> Data for the task:
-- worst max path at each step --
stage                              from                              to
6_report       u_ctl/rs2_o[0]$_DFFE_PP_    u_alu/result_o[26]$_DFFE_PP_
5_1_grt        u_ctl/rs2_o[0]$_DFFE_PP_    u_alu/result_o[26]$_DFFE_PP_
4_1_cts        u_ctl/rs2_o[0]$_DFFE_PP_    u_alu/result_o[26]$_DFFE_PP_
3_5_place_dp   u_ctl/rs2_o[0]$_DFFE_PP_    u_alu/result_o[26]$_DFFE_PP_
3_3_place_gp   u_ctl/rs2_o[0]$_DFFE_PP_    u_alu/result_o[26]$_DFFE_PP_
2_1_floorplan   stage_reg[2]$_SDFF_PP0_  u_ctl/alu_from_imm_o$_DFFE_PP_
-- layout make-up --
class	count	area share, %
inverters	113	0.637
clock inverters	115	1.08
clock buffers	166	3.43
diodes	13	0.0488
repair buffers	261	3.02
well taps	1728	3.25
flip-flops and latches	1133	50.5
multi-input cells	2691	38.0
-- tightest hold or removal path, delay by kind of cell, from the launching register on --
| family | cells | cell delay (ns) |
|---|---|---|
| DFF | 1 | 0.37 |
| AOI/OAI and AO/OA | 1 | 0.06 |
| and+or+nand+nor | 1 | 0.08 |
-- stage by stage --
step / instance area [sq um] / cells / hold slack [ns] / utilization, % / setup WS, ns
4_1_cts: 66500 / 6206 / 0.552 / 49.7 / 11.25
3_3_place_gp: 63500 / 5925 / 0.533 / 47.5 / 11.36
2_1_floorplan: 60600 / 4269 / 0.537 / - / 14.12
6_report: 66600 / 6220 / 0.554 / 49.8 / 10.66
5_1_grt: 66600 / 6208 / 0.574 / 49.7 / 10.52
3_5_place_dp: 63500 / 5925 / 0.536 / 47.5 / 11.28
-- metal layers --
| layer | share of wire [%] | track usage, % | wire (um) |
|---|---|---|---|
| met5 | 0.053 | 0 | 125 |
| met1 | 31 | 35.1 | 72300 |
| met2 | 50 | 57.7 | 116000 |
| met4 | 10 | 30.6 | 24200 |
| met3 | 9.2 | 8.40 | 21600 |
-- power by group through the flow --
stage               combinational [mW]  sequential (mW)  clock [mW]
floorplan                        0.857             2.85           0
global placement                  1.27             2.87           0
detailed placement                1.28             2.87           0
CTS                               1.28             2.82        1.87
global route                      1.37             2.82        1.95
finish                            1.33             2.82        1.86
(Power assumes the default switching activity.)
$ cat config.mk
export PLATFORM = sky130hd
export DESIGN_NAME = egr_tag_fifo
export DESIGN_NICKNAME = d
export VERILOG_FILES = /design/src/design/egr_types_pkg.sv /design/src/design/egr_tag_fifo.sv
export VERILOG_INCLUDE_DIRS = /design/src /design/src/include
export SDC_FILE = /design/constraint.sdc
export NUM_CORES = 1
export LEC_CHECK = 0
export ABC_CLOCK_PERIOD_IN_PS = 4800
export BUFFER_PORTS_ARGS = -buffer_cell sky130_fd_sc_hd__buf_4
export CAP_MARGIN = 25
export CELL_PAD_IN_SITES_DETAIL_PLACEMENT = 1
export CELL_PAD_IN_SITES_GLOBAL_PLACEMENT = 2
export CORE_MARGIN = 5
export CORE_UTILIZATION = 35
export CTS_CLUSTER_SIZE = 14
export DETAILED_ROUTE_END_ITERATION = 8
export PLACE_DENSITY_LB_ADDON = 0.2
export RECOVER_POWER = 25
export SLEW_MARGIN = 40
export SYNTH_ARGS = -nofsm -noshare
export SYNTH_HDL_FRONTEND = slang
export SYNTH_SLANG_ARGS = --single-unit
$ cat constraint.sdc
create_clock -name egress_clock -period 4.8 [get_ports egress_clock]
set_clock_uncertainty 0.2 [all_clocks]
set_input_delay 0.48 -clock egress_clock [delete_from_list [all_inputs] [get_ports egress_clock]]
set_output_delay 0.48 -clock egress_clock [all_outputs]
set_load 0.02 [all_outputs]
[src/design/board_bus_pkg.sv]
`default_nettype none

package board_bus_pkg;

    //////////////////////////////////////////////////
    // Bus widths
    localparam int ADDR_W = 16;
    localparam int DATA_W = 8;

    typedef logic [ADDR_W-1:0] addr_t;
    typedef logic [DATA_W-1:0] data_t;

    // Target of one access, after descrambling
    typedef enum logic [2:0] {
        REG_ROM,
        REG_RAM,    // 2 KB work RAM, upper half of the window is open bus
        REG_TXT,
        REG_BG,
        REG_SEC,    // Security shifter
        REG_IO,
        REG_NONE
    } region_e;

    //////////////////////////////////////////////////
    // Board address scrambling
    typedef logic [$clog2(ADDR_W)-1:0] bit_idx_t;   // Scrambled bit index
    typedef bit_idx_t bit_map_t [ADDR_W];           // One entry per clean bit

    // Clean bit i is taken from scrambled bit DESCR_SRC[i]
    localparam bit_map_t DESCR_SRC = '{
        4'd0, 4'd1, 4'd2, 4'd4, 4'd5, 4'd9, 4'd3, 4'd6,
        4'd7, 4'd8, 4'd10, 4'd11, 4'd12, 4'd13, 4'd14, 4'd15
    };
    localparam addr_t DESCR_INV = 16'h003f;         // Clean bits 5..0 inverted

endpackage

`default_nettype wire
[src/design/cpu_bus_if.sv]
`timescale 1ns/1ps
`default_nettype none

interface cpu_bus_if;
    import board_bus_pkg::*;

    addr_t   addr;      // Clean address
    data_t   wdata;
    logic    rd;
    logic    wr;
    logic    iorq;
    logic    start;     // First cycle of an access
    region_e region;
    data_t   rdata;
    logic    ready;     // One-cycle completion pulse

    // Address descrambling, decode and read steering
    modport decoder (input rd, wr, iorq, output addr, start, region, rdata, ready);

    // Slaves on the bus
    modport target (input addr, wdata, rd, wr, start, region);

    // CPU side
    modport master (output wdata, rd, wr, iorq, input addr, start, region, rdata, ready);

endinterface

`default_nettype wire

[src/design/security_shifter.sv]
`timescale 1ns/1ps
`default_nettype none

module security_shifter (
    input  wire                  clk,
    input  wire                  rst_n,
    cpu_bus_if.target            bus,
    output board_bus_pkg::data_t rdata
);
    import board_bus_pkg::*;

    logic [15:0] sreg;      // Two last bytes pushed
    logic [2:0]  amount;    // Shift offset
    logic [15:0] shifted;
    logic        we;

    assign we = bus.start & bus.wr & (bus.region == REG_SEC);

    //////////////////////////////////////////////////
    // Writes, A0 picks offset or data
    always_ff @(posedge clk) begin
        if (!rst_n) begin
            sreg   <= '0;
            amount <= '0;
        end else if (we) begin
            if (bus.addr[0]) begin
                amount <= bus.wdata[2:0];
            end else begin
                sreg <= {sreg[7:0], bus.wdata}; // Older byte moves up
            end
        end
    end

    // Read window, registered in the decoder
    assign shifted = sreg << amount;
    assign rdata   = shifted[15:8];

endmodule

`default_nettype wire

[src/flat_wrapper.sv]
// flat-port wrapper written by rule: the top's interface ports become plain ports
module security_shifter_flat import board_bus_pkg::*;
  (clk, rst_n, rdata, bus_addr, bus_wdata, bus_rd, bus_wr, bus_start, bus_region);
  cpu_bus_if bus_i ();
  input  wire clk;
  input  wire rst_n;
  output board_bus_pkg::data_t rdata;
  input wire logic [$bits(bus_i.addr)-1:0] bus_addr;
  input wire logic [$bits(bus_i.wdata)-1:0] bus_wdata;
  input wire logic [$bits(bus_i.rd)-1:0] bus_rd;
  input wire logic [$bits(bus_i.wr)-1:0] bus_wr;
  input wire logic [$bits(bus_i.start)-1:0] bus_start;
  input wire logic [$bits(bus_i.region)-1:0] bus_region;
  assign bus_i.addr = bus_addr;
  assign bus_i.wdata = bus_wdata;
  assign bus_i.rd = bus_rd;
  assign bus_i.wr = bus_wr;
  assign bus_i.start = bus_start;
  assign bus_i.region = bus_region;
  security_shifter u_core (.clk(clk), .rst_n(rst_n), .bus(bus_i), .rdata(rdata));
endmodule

> What to produce: Looking at the data above, say how many lines contain the word "inverters", with no added words.

> Output of the task: 2